Kalanick has sold more than $2.5 billion worth of stock in Uber since November, which is reportedly more than 90 percent of his stake. Kalanick will resign from the board effective December 31, according to an official statement from Uber.
"Uber has been a part of my life for the past 10 years. At the close of the decade, and with the company now public, it seems like the right moment for me to focus on my current business and philanthropic pursuits," Kalanick said in the statement announcing his departure. "I'm proud of all that Uber has achieved, and I will continue to cheer for its future from the sidelines. I want to thank the board, Dara and the entire Uber team for everything they have done to further the Uber mission."
Current Uber CEO Dara Khosrowshahi expressed his thanks for Kalanick's leadership. "Very few entrepreneurs have built something as profound as Travis Kalanick did with Uber. I'm enormously grateful for Travis' vision and tenacity while building Uber, and for his expertise as a board member. Everyone at Uber wishes him all the best," he said.
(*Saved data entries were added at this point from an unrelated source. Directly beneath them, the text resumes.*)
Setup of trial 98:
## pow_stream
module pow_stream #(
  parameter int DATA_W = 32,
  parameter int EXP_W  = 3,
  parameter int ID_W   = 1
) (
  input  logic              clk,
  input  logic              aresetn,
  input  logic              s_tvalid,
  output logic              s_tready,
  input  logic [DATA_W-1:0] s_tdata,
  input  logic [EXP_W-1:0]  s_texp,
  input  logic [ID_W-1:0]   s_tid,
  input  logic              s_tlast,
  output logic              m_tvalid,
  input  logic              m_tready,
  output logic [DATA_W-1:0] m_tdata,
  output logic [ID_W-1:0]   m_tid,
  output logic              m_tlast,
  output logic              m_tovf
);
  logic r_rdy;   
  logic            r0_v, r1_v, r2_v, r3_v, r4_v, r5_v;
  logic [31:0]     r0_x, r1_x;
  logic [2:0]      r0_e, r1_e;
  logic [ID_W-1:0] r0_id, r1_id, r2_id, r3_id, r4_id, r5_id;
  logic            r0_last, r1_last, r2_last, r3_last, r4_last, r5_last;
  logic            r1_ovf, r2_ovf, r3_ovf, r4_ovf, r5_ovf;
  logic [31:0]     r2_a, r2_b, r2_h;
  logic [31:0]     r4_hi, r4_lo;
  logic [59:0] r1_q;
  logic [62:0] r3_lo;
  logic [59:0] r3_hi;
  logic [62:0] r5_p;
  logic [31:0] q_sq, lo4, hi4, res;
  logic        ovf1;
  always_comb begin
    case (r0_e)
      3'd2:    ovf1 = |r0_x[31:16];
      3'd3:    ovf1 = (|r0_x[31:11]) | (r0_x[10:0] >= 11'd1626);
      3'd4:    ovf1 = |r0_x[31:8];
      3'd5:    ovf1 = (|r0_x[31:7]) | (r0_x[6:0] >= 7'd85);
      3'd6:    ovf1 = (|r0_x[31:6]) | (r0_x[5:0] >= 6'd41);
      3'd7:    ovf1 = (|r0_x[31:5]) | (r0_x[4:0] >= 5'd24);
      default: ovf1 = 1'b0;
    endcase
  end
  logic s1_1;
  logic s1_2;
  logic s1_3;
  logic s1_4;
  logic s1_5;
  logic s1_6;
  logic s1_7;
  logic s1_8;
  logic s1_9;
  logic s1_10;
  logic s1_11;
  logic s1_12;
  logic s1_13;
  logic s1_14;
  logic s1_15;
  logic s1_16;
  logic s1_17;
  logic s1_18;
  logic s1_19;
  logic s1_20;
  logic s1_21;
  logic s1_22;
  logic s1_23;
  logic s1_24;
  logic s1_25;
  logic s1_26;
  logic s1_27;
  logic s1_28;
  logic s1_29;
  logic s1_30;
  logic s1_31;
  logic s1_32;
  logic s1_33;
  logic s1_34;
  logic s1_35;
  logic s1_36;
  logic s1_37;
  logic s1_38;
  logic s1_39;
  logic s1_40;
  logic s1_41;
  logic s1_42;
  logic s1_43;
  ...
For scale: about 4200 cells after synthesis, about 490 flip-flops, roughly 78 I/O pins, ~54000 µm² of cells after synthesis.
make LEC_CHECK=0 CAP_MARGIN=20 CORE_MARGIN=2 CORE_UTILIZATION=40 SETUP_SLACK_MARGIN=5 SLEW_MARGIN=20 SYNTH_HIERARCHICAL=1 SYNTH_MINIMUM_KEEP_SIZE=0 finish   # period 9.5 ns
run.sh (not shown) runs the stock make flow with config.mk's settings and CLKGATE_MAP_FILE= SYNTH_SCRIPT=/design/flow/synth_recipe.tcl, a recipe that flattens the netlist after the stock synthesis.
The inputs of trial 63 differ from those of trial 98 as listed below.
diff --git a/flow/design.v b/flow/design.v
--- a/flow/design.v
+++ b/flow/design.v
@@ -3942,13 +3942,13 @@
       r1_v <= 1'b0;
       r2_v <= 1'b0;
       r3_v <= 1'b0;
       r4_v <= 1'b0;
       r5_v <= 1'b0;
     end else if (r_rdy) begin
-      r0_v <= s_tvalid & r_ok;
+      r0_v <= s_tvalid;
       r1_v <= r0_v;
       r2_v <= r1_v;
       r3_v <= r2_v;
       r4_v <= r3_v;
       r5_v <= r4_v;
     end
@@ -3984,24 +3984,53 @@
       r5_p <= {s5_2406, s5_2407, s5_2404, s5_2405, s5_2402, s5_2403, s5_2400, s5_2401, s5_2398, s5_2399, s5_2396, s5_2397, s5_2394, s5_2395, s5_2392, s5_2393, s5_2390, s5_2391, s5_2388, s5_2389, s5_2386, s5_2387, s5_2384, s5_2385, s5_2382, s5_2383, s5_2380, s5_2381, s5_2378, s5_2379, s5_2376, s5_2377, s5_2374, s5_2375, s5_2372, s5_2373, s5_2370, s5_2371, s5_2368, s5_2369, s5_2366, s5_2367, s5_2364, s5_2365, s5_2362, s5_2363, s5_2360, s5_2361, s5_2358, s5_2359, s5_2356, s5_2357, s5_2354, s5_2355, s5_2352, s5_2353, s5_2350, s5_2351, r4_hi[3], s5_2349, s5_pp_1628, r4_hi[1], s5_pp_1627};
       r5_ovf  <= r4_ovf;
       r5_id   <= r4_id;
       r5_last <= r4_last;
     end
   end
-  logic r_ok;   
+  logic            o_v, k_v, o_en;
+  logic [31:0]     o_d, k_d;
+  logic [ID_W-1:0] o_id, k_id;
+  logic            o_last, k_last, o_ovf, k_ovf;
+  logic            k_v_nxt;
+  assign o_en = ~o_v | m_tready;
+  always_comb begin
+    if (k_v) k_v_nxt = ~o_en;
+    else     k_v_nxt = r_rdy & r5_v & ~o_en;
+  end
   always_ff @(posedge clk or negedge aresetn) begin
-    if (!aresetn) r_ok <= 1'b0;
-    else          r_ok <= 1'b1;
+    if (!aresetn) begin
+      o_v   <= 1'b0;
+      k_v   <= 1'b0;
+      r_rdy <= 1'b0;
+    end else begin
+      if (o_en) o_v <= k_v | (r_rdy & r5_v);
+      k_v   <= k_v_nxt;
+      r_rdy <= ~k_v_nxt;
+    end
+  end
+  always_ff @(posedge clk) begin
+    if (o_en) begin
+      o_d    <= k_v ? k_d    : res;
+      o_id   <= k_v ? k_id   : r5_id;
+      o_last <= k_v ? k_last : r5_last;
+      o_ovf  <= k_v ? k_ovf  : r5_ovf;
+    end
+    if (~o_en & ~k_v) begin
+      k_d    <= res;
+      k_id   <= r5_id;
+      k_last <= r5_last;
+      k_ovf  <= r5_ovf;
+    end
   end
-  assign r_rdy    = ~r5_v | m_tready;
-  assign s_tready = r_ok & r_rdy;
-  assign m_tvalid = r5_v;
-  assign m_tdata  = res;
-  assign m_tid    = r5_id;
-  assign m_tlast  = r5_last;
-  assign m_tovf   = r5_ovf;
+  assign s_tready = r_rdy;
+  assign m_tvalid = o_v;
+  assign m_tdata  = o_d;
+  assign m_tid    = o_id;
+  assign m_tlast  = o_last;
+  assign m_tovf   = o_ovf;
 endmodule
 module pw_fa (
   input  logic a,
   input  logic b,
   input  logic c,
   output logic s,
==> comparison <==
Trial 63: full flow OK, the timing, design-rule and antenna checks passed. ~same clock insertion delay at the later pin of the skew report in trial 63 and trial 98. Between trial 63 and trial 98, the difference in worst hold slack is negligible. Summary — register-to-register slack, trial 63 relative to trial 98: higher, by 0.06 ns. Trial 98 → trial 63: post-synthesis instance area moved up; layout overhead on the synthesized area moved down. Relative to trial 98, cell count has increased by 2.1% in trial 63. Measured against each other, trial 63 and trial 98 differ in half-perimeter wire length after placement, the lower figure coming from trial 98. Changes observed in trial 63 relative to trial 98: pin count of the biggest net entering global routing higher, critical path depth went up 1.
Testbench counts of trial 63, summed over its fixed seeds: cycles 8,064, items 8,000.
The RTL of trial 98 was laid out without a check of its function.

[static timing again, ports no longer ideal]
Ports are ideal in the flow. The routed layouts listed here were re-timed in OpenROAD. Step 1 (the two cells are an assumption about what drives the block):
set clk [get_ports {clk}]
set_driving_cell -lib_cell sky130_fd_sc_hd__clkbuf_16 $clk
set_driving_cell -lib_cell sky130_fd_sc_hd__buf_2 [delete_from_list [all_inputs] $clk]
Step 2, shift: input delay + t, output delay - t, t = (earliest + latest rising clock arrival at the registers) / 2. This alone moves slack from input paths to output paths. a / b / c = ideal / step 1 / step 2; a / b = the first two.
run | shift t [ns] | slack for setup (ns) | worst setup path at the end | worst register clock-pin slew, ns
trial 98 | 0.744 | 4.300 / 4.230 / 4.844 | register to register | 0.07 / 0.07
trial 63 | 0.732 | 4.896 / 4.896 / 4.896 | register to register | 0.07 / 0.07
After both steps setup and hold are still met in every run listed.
Background: an optimization exercise with open tools, aiming at small area and a short achievable clock period. Do not read the settings as production practice. RTL that was checked went through simulation tests only; none was proved equivalent to the original. Power is estimated from default activity; no workload was simulated.

old:
==> module mem_hier_top, before the edit <==
module mem_hier_top (
  input  logic        clock,
  input  logic        reset,
  input  logic        i_read,
  input  logic        i_write,
  input  logic [5:0]  i_addr,
  input  logic [15:0] i_wdata,
  output logic        o_valid,
  output logic [15:0] o_rdata,
  output logic        o_hit_l1,
  output logic        o_hit_l2
);
  logic        s1_valid;
  logic        s1_write;
  logic [5:0]  s1_addr;
  logic [15:0] s1_wdata;
  logic [7:0]  s1_hi_w;           
  logic [63:0] s1_rsel;           
  logic [7:0]  s1_lo;             
  logic        s1_hit_m;          
  logic        s1_hit_l;          
  logic [7:0]  s1_l2_hv;          
  logic [7:0]  nx_hit_m_v;        
  logic        nx_hit_m;
  logic        nx_hit_l;
  logic [7:0]  nx_l2_hv;
  logic [63:0] nx_rsel;
  always_ff @(posedge clock or posedge reset)
  begin
    if (reset)
    begin
      s1_valid <= 1'b0;
      s1_hi_w  <= '0;
    end
    else
    begin
      s1_valid <= i_read | i_write;
      for (int h = 0; h < 8; h++)
        s1_hi_w[h] <= i_write && (i_addr[5:3] == 3'(h));
    end
  end
  always_ff @(posedge clock)
  begin
    s1_write <= i_write;
    s1_addr  <= i_addr;
    s1_wdata <= i_wdata;
    for (int h = 0; h < 8; h++)
    begin
      s1_lo[h]   <= (i_addr[2:0] == 3'(h));
    end
    s1_rsel  <= nx_rsel;
    s1_hit_m <= nx_hit_m;
    s1_hit_l <= nx_hit_l;
    s1_l2_hv <= nx_l2_hv;
  end
  logic nx_same;                   
  assign nx_same = (i_addr == s1_addr);
  logic [4:0] l1_tag_m [0:1];    
  logic [4:0] l1_tag_l [0:1];    
  logic [1:0] l1_v_m;
  logic [1:0] l1_v_l;
  logic [1:0] l1_push;
  logic       l1_hit;
  assign l1_hit = s1_hit_m | s1_hit_l;
  genvar s;
  generate
    for (s = 0; s < 2; s++) begin : g_l1
      assign l1_push[s] = s1_valid && (s1_addr[0] == s) && !s1_hit_m;
      always_ff @(posedge clock or posedge reset)
      begin
        if (reset)
        begin
          l1_v_m[s] <= 1'b0;
          l1_v_l[s] <= 1'b0;
        end
        else if (l1_push[s])
        begin
          l1_v_m[s] <= 1'b1;
          l1_v_l[s] <= l1_v_m[s];
        end
      end
      always_ff @(posedge clock)
      begin
        if (l1_push[s])
        begin
          l1_tag_m[s] <= s1_addr[5:1];
          l1_tag_l[s] <= l1_tag_m[s];
        end
      end
    end
  endgenerate
  logic nx_eq_m;
  logic nx_eq_l;
  logic nx_push;
  assign nx_eq_m  = l1_v_m[i_addr[0]] && (l1_tag_m[i_addr[0]] == i_addr[5:1]);
  assign nx_eq_l  = l1_v_l[i_addr[0]] && (l1_tag_l[i_addr[0]] == i_addr[5:1]);
  assign nx_push  = l1_push[i_addr[0]];
  assign nx_hit_m = nx_push ? nx_same : nx_eq_m;
  assign nx_hit_l = nx_push ? nx_eq_m : nx_eq_l;
  logic [5:0] l2_tag [0:7];
  logic [7:0] l2_v;
  logic [7:0] l2_shift;
  logic [7:0] nx_eq;
  logic       l2_hit;
  logic       l2_act;
  assign l2_act = s1_valid && (s1_write || !l1_hit);
  assign l2_hit = |s1_l2_hv;
  always_comb
  begin
    l2_shift[0] = l2_act;
    for (int i = 1; i < 8; i++)
      l2_shift[i] = l2_shift[i-1] && !s1_l2_hv[i-1];
  end
  always_ff @(posedge clock or posedge reset)
  begin
    if (reset)
      l2_v <= '0;
    else
    begin
      if (l2_shift[0])
        l2_v[0] <= 1'b1;
      for (int i = 1; i < 8; i++)
        if (l2_shift[i])
          l2_v[i] <= l2_v[i-1];
    end
  end
  always_ff @(posedge clock)
  begin
    if (l2_shift[0])
      l2_tag[0] <= s1_addr;
    for (int i = 1; i < 8; i++)
      if (l2_shift[i])
        l2_tag[i] <= l2_tag[i-1];
  end
  always_comb
  begin
    for (int i = 0; i < 8; i++)
      nx_eq[i] = l2_v[i] && (l2_tag[i] == i_addr);
    nx_l2_hv[0] = l2_shift[0] ? nx_same : nx_eq[0];
    for (int i = 1; i < 8; i++)
      nx_l2_hv[i] = l2_shift[i] ? nx_eq[i-1] : nx_eq[i];
  end
  logic [15:0] mem_q [0:63];
  logic [63:0] written_q;         
  logic [63:0] wsel;              
  logic [63:0] written_d;         
  logic [15:0] rd_word;
  always_comb
  begin
    for (int j = 0; j < 64; j++)
    begin
      wsel[j] = s1_hi_w[j/8] && s1_lo[j%8];
      written_d[j] = written_q[j] || wsel[j];
      nx_rsel[j] = i_read && (i_addr == 6'(j)) && written_d[j];
    end
  end
  genvar j;
  generate
    for (j = 0; j < 64; j++) begin : g_word
      always_ff @(posedge clock)
      begin
        if (wsel[j])
          mem_q[j] <= s1_wdata;
      end
      always_ff @(posedge clock or posedge reset)
      begin
        if (reset)
          written_q[j] <= 1'b0;
        else
          written_q[j] <= written_d[j];
      end
    end
  endgenerate
  logic [127:0] grp_words;
  genvar h;
  generate
    for (h = 0; h < 8; h++) begin : g_grp
      rd_group u_grp (
        .i_sel   (s1_rsel[8*h +: 8]),
        .i_words ({mem_q[8*h+7], mem_q[8*h+6], mem_q[8*h+5], mem_q[8*h+4],
                   mem_q[8*h+3], mem_q[8*h+2], mem_q[8*h+1], mem_q[8*h]}),
        .o_word  (grp_words[16*h +: 16])
      );
    end
  endgenerate
  logic [15:0] wr_word;
  logic [15:0] part_n [0:2];
  assign wr_word = {16{s1_write}} & s1_wdata;
  rd_nor3 u_nor0 (.i_a(grp_words[15:0]),   .i_b(grp_words[31:16]),  .i_c(grp_words[47:32]),   .o_word_n(part_n[0]));
  rd_nor3 u_nor1 (.i_a(grp_words[63:48]),  .i_b(grp_words[79:64]),  .i_c(grp_words[95:80]),   .o_word_n(part_n[1]));
  rd_nor3 u_nor2 (.i_a(grp_words[111:96]), .i_b(grp_words[127:112]), .i_c(wr_word),          .o_word_n(part_n[2]));
  rd_nand3 u_nand (.i_a_n(part_n[0]), .i_b_n(part_n[1]), .i_c_n(part_n[2]), .o_word(rd_word));
  always_ff @(posedge clock or posedge reset)
  begin
    if (reset)
    begin
      o_valid  <= 1'b0;
      o_hit_l1 <= 1'b0;
      o_hit_l2 <= 1'b0;
    end
    else
    begin
      o_valid  <= s1_valid;
      o_hit_l1 <= s1_valid && l1_hit;
      o_hit_l2 <= s1_valid && !l1_hit && l2_hit;
    end
  end
  always_ff @(posedge clock)
  begin
    o_rdata <= rd_word;
  end
endmodule
Settings: LEC_CHECK=0, CAP_MARGIN=20, CORE_MARGIN=2, CORE_UTILIZATION=60, CTS_CLUSTER_DIAMETER=80, CTS_CLUSTER_SIZE=24, SETUP_SLACK_MARGIN=3.3, SLEW_MARGIN=20, SYNTH_HIERARCHICAL=1, SYNTH_MINIMUM_KEEP_SIZE=0; clock period 5.5 ns.
run.sh (not shown) runs the stock make flow with config.mk's settings and CLKGATE_MAP_FILE= SYNTH_SCRIPT=/design/flow/synth_recipe.tcl, a recipe that flattens the netlist after the stock synthesis.
Edits applied to the flow inputs when going from old to new:
--- a/flow/design.v
+++ b/flow/design.v
@@ -60,18 +60,17 @@
   logic        s1_write;
   logic [5:0]  s1_addr;
   logic [15:0] s1_wdata;
   logic [7:0]  s1_hi_w;           
-  logic [63:0] s1_rsel;           
+  logic [7:0]  s1_hi_r;           
   logic [7:0]  s1_lo;             
   logic        s1_hit_m;          
   logic        s1_hit_l;          
   logic [7:0]  s1_l2_hv;          
   logic [7:0]  nx_hit_m_v;        
   logic        nx_hit_m;
   logic        nx_hit_l;
   logic [7:0]  nx_l2_hv;
-  logic [63:0] nx_rsel;
   always_ff @(posedge clock or posedge reset)
   begin
     if (reset)
     begin
@@ -93,9 +92,10 @@
     for (int h = 0; h < 8; h++)
     begin
       s1_lo[h]   <= (i_addr[2:0] == 3'(h));
     end
-    s1_rsel  <= nx_rsel;
+    for (int h = 0; h < 8; h++)
+      s1_hi_r[h] <= i_read && (i_addr[5:3] == 3'(h));
     s1_hit_m <= nx_hit_m;
     s1_hit_l <= nx_hit_l;
     s1_l2_hv <= nx_l2_hv;
   end
@@ -189,16 +189,17 @@
   logic [15:0] mem_q [0:63];
   logic [63:0] written_q;         
   logic [63:0] wsel;              
   logic [63:0] written_d;         
+  logic [63:0] rsel;              
   logic [15:0] rd_word;
   always_comb
   begin
     for (int j = 0; j < 64; j++)
     begin
       wsel[j] = s1_hi_w[j/8] && s1_lo[j%8];
       written_d[j] = written_q[j] || wsel[j];
-      nx_rsel[j] = i_read && (i_addr == 6'(j)) && written_d[j];
+      rsel[j] = s1_hi_r[j/8] && s1_lo[j%8] && written_q[j];
     end
   end
   genvar j;
   generate
@@ -221,9 +222,9 @@
   genvar h;
   generate
     for (h = 0; h < 8; h++) begin : g_grp
       rd_group u_grp (
-        .i_sel   (s1_rsel[8*h +: 8]),
+        .i_sel   (rsel[8*h +: 8]),
         .i_words ({mem_q[8*h+7], mem_q[8*h+6], mem_q[8*h+5], mem_q[8*h+4],
                    mem_q[8*h+3], mem_q[8*h+2], mem_q[8*h+1], mem_q[8*h]}),
         .o_word  (grp_words[16*h +: 16])
       );
Findings:
The run with more setup slack is new; old has less.
Diff old -> new: number of nets in the finished design moved down; layout-stage area growth over the synthesis result now sits higher.
Global-route met2 utilization, new and old: lower on new
In new, the proportion of power drawn by the clock network came out 0.3 points above the value in old.
Hold slack: new higher than old
Looking at new and old, the data required time of the critical path is a wash.
Relative to old, new improves post-layout minimum cycle time.
Relative to old, the proportion of synthesized flip-flops having asynchronous set or reset of new is higher by 0.30 points.
Sequential share of layout area, new and old: larger value in old
Going from old to new, fmax grows by 1.4%.
The RTL of old was laid out without a check of its function.

-- afterwards: timing with drivers on the ports --
Ports are ideal in the flow. The routed layouts listed here were re-timed in OpenROAD.
Step 1, drivers: a clkbuf_16 drives clock and a buf_2 each remaining input, both assumed.
Step 2 also shifts input and output timing later by t, the mid clock arrival at the registers, as if the neighbouring blocks saw the same clock.
Three values: no drivers, after step 1, after step 2; two values: the first two.
run | shift t [ns] | setup WS [ns] | worst setup path at the end
old | 0.730 | 3.220 / 3.152 / 2.687 | input to register
new | 0.717 | 3.252 / 3.183 / 2.791 | input to register
After both steps setup and hold are still met in every run listed. The setup slack of old, which loses most, moves by -0.068 ns with the drivers and by -0.533 ns with both steps.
Uber was founded in March 2009 and Kalanick became CEO in December 2010. He served in that role until 2017 when he resigned under pressure from investors. Kalanick and several other Uber employees had been accused of sexual harassment and gender discrimination leading to an internal investigation. Khosrowshahi was named CEO in August 2017 while Kalanick retained his role on the board.
Uber went public in May 2019 and closed at $30.33 per share before news of Kalanick's departure hit. Uber's stock value has dipped 33 percent from its IPO price as the company faces multiple legal challenges and tries to clear a path to profitability.
Kalanick has recently embarked on new investments with his own fund, 10100. He invested in a real state startup called City Storage Systems and became that company's CEO. City Storage Systems is working on a project called CloudKitchens that turns retail space into leasable kitchens for chefs who want to start food-delivery businesses. CloudKitchens has reportedly been valued at $5 billion by Saudi Arabia's sovereign-wealth fund.